RECOMBINATION IN E. coli : PATHWAYS AND PROTEINS RECOMBINATION PATHWAYS IN E. Coli : The results of genetic analyses indicate that there are three distinct recombination pathways in E. coli:


THE RecBCD PATHWAY This is the major pathway of recombination in E. coli. In addition to the RecB, RecC and RecD proteins, it requires RecA as well as SSB, Pol I, DNA ligase and DNA gyrase.
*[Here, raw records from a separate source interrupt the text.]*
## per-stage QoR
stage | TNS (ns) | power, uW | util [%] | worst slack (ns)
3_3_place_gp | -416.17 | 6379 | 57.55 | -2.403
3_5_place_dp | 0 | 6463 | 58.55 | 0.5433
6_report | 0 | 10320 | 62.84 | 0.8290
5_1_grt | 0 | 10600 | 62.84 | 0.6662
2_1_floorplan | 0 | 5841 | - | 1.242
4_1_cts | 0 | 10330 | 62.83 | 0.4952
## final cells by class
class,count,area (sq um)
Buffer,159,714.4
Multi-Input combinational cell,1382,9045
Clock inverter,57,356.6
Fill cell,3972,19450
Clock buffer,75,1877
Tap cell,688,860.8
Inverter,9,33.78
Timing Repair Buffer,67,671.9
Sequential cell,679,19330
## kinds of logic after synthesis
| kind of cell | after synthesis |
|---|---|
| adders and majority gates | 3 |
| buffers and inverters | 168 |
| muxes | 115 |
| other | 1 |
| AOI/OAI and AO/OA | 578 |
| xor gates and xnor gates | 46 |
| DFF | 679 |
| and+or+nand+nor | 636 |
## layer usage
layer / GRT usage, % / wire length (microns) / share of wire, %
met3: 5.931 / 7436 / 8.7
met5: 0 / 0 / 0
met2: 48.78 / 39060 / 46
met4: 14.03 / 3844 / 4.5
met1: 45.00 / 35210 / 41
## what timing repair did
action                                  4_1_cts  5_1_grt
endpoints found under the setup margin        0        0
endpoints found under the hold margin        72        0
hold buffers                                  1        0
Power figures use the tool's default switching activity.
`config.mk`:
```
export PLATFORM = sky130hd
export DESIGN_NAME = fraction_reduce
export DESIGN_NICKNAME = d
export VERILOG_FILES = /design/src/design/fr_pkg.sv /design/src/design/fr_div.sv /design/src/design/fraction_reduce.sv
export VERILOG_INCLUDE_DIRS = /design/src /design/src/design
export SDC_FILE = /design/constraint.sdc
export NUM_CORES = 1
export LEC_CHECK = 0
export ABC_AREA = 1
export BUFFER_PORTS_ARGS = -buffer_cell sky130_fd_sc_hd__buf_2
export CAP_MARGIN = 20
export CORE_MARGIN = 2
export CORE_UTILIZATION = 50
export DETAILED_ROUTE_END_ITERATION = 8
export PLACE_DENSITY = 0.68
export SETUP_SLACK_MARGIN = 0.2
export SLEW_MARGIN = 10
export SYNTH_ARGS = -nofsm -noshare
export SYNTH_HDL_FRONTEND = slang
export SYNTH_SLANG_ARGS = --single-unit
```
`constraint.sdc`:
```
create_clock -name clk -period 9.67 [get_ports clk]
set_input_delay 1.4505 -clock clk [delete_from_list [all_inputs] [get_ports clk]]
set_output_delay 1.4505 -clock clk [all_outputs]
set_load 0.02 [all_outputs]
```
`src/design/fraction_reduce_assert.svh`:
```
// ----------------------------------------------------------------------------
// fraction_reduce assertion macros
// Concurrent checks for the fraction reducer, compiled out for synthesis.
// ----------------------------------------------------------------------------
`ifndef FRACTION_REDUCE_ASSERT_SVH
`define FRACTION_REDUCE_ASSERT_SVH

`ifndef SYNTHESIS

// Property holds at every rising clock edge outside reset.
`define FR_ASSERT(lbl, clk, rst_n, prop) \
	lbl: assert property (@(posedge clk) disable iff (!(rst_n)) (prop)) \
		else $error("fraction_reduce: check failed");

// Condition never holds outside reset.
`define FR_NEVER(lbl, clk, rst_n, cond) \
	lbl: assert property (@(posedge clk) disable iff (!(rst_n)) !(cond)) \
		else $error("fraction_reduce: forbidden condition");

`else

`define FR_ASSERT(lbl, clk, rst_n, prop)
`define FR_NEVER(lbl, clk, rst_n, cond)

`endif

`endif

```
`src/design/fr_pkg.sv`:
```
// ----------------------------------------------------------------------------
// fr_pkg
// Shared result status codes for the fraction reducer.
// ----------------------------------------------------------------------------
package fr_pkg;

	typedef enum logic [1:0] {
		ST_OK       = 2'd0,
		ST_ZERO_DEN = 2'd1,
		ST_OVERFLOW = 2'd2
	} status_t;

	localparam int unsigned STATUS_W = 2;

endpackage

```
`src/design/fr_div.sv`:
```
// ----------------------------------------------------------------------------
// fr_div
// Unsigned restoring divider, one quotient bit per cycle.
// ----------------------------------------------------------------------------
`include "fraction_reduce_assert.svh"

module fr_div #(
	parameter int unsigned WIDTH = 32
) (
	input  logic             clk,
	input  logic             arst_n,
	input  logic             start,
	input  logic [WIDTH-1:0] dividend,
	input  logic [WIDTH-1:0] divisor,
	output logic             done,
	output logic [WIDTH-1:0] quotient
);

	localparam int unsigned CNT_W = $clog2(WIDTH);

	logic             busy_q;
	logic             done_q;
	logic [CNT_W-1:0] cnt_q;
	logic [WIDTH-1:0] rem_q;
	logic [WIDTH-1:0] quo_q;
	logic [WIDTH-1:0] dvs_q;

	logic [WIDTH:0]   partial;
	logic [WIDTH+1:0] trial;
	logic             geq;

	assign partial = {rem_q, quo_q[WIDTH-1]};
	assign trial   = {1'b0, partial} - {2'b00, dvs_q};
	assign geq     = ~trial[WIDTH+1];

	always_ff @(posedge clk or negedge arst_n) begin
		if (!arst_n) begin
			busy_q <= 1'b0;
			done_q <= 1'b0;
			cnt_q  <= '0;
		end else begin
			done_q <= 1'b0;
			if (start) begin
				busy_q <= 1'b1;
				cnt_q  <= CNT_W'(WIDTH - 1);
			end else if (busy_q) begin
				cnt_q <= cnt_q - CNT_W'(1);
				if (cnt_q == '0) begin
					busy_q <= 1'b0;
					done_q <= 1'b1;
				end
			end
		end
	end

	// payload: load operands on start, shift one quotient bit in per cycle
	always_ff @(posedge clk) begin
		if (start) begin
			rem_q <= '0;
			quo_q <= dividend;
			dvs_q <= divisor;
		end else if (busy_q) begin
			rem_q <= geq ? trial[WIDTH-1:0] : partial[WIDTH-1:0];
			quo_q <= {quo_q[WIDTH-2:0], geq};
		end
	end

	assign done     = done_q;
	assign quotient = quo_q;

	`FR_NEVER(a_start_while_busy, clk, arst_n, start && busy_q)
	`FR_ASSERT(a_busy_nonzero_divisor, clk, arst_n, busy_q |-> (dvs_q != '0))
	`FR_ASSERT(a_done_after_busy, clk, arst_n, done_q |-> ($past(busy_q) && !busy_q))

endmodule

```
`src/design/fraction_reduce.sv`:
```
// Flow: a zero numerator or denominator goes from accept straight to S_FINISH;
// otherwise the binary GCD steps, whose number depends on the data, run first,
// then two divisions one after the other on the shared divider.
// Throughput: one item at a time; a new item is taken once the previous one
// is parked in the output register. Reset clears all control state.
// ----------------------------------------------------------------------------
// fraction_reduce
// Reduces a signed fraction to lowest terms with a positive denominator.
// ----------------------------------------------------------------------------
`include "fraction_reduce_assert.svh"

module fraction_reduce #(
	parameter int unsigned DATA_WIDTH = 32
) (
	input  logic                         clk,
	input  logic                         arst_n,
	input  logic                         item_valid,
	output logic                         item_ready,
	input  logic signed [DATA_WIDTH-1:0] numerator,
	input  logic signed [DATA_WIDTH-1:0] denominator,
	output logic                         result_valid,
	input  logic                         result_ready,
	output logic signed [DATA_WIDTH-1:0] reduced_numerator,
	output logic        [DATA_WIDTH-2:0] reduced_denominator,
	output logic [fr_pkg::STATUS_W-1:0]  status
);

	typedef enum logic [2:0] {
		S_IDLE,
		S_COMMON,
		S_REDUCE,
		S_DIV_NUM,
		S_DIV_DEN,
		S_FINISH
	} state_t;

	state_t state_q;

	logic [DATA_WIDTH-1:0] mn_q;
	logic [DATA_WIDTH-1:0] md_q;
	logic [DATA_WIDTH-1:0] a_q;
	logic [DATA_WIDTH-1:0] b_q;
	logic [DATA_WIDTH-1:0] rn_q;
	logic                  rneg_q;

	logic [DATA_WIDTH-1:0] res_num_q;
	logic [DATA_WIDTH-2:0] res_den_q;
	fr_pkg::status_t       res_status_q;

	logic                  out_valid_q;
	logic [DATA_WIDTH-1:0] out_num_q;
	logic [DATA_WIDTH-2:0] out_den_q;
	fr_pkg::status_t       out_status_q;

	logic [DATA_WIDTH-1:0] mag_n;
	logic [DATA_WIDTH-1:0] mag_d;
	logic [DATA_WIDTH:0]   diff_ab;
	logic [DATA_WIDTH-1:0] diff_ba;
	logic                  accept;
	logic                  out_take;
	logic                  out_free;

	logic                  div_start;
	logic [DATA_WIDTH-1:0] div_dividend;
	logic                  div_done;
	logic [DATA_WIDTH-1:0] div_quotient;
	logic                  ovf;

	assign mag_n = numerator[DATA_WIDTH-1]
		? ({DATA_WIDTH{1'b0}} - $unsigned(numerator)) : $unsigned(numerator);
	assign mag_d = denominator[DATA_WIDTH-1]
		? ({DATA_WIDTH{1'b0}} - $unsigned(denominator)) : $unsigned(denominator);

	assign diff_ab = {1'b0, a_q} - {1'b0, b_q};
	assign diff_ba = b_q - a_q;

	assign item_ready = (state_q == S_IDLE);
	assign accept     = item_valid && item_ready;
	assign out_take   = out_valid_q && result_ready;
	assign out_free   = !out_valid_q || result_ready;

	// the odd part of the GCD sits in a_q; mn_q and md_q already carry the
	// common power of two removed
	assign div_start = ((state_q == S_REDUCE) && (b_q == '0))
		|| ((state_q == S_DIV_NUM) && div_done);
	assign div_dividend = (state_q == S_REDUCE) ? mn_q : md_q;

	assign ovf = div_quotient[DATA_WIDTH-1] || (!rneg_q && rn_q[DATA_WIDTH-1]);

	fr_div #(
		.WIDTH(DATA_WIDTH)
	) u_div (
		.clk      (clk),
		.arst_n   (arst_n),
		.start    (div_start),
		.dividend (div_dividend),
		.divisor  (a_q),
		.done     (div_done),
		.quotient (div_quotient)
	);

	always_ff @(posedge clk or negedge arst_n) begin
		if (!arst_n) begin
			state_q      <= S_IDLE;
			out_valid_q  <= 1'b0;
			res_status_q <= fr_pkg::ST_OK;
			out_status_q <= fr_pkg::ST_OK;
		end else begin
			// a finishing item reloads the register in the same cycle
			if (out_take && (state_q != S_FINISH)) begin
				out_valid_q <= 1'b0;
			end
			unique case (state_q)
				S_IDLE: begin
					if (accept) begin
						rneg_q <= numerator[DATA_WIDTH-1] ^ denominator[DATA_WIDTH-1];
						priority if (mag_d == '0) begin
							res_num_q    <= '0;
							res_den_q    <= '0;
							res_status_q <= fr_pkg::ST_ZERO_DEN;
							state_q      <= S_FINISH;
						end else if (mag_n == '0) begin
							res_num_q    <= '0;
							res_den_q    <= {{(DATA_WIDTH-2){1'b0}}, 1'b1};
							res_status_q <= fr_pkg::ST_OK;
							state_q      <= S_FINISH;
						end else begin
							mn_q    <= mag_n;
							md_q    <= mag_d;
							a_q     <= mag_n;
							b_q     <= mag_d;
							state_q <= S_COMMON;
						end
					end
				end
				S_COMMON: begin
					// strip the shared factors of two from both operands
					priority if (!a_q[0] && !b_q[0]) begin
						a_q  <= a_q >> 1;
						b_q  <= b_q >> 1;
						mn_q <= mn_q >> 1;
						md_q <= md_q >> 1;
					end else if (!a_q[0]) begin
						a_q     <= b_q;
						b_q     <= a_q;
						state_q <= S_REDUCE;
					end else begin
						state_q <= S_REDUCE;
					end
				end
				S_REDUCE: begin
					priority if (b_q == '0) begin
						state_q <= S_DIV_NUM;
					end else if (!b_q[0]) begin
						b_q <= b_q >> 1;
					end else if (diff_ab[DATA_WIDTH]) begin
						b_q <= diff_ba;
					end else begin
						a_q <= b_q;
						b_q <= diff_ab[DATA_WIDTH-1:0];
					end
				end
				S_DIV_NUM: begin
					if (div_done) begin
						rn_q    <= div_quotient;
						state_q <= S_DIV_DEN;
					end
				end
				S_DIV_DEN: begin
					if (div_done) begin
						if (ovf) begin
							res_num_q    <= '0;
							res_den_q    <= '0;
							res_status_q <= fr_pkg::ST_OVERFLOW;
						end else begin
							res_num_q    <= rneg_q ? ({DATA_WIDTH{1'b0}} - rn_q) : rn_q;
							res_den_q    <= div_quotient[DATA_WIDTH-2:0];
							res_status_q <= fr_pkg::ST_OK;
						end
						state_q <= S_FINISH;
					end
				end
				S_FINISH: begin
					// hold until the output register is free
					if (out_free) begin
						out_valid_q  <= 1'b1;
						out_num_q    <= res_num_q;
						out_den_q    <= res_den_q;
						out_status_q <= res_status_q;
						state_q      <= S_IDLE;
					end
				end
				default: begin
					state_q <= S_IDLE;
				end
			endcase
		end
	end

	assign result_valid        = out_valid_q;
	assign reduced_numerator   = $signed(out_num_q);
	assign reduced_denominator = out_den_q;
	assign status              = out_status_q;

	`FR_ASSERT(a_accept_leaves_idle, clk, arst_n, accept |=> (state_q != S_IDLE))
	`FR_ASSERT(a_reduce_a_odd, clk, arst_n, (state_q == S_REDUCE) |-> a_q[0])
	`FR_ASSERT(a_ok_den_nonzero, clk, arst_n,
		(out_valid_q && (out_status_q == fr_pkg::ST_OK)) |-> (out_den_q != '0))
	`FR_ASSERT(a_err_fields_zero, clk, arst_n,
		(out_valid_q && (out_status_q != fr_pkg::ST_OK)) |-> ((out_num_q == '0) && (out_den_q == '0)))
	`FR_NEVER(a_done_outside_div, clk, arst_n,
		div_done && (state_q != S_DIV_NUM) && (state_q != S_DIV_DEN))

endmodule

```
THE RecF PATHWAY This pathway is the means by which plasmids recombine with one another. RecA is required as well as a number of other proteins (RecJ - an exonuclease, RecN, RecO, RecQ - a helicase) whose exact function or role is not known. "The RecF pathway of recombination is thought to involve interactions of RecF and its associated proteins on single stranded DNA gaps left by discontinuous DNA synthesis and conjugation to initiate recombination."


THE RecE PATHWAY RecE encodes exonuclease VIII(??), a 5' -> 3' exonuclease that is specific for dsDNA. This pathway requires many of the same gene products as the RecF pathway.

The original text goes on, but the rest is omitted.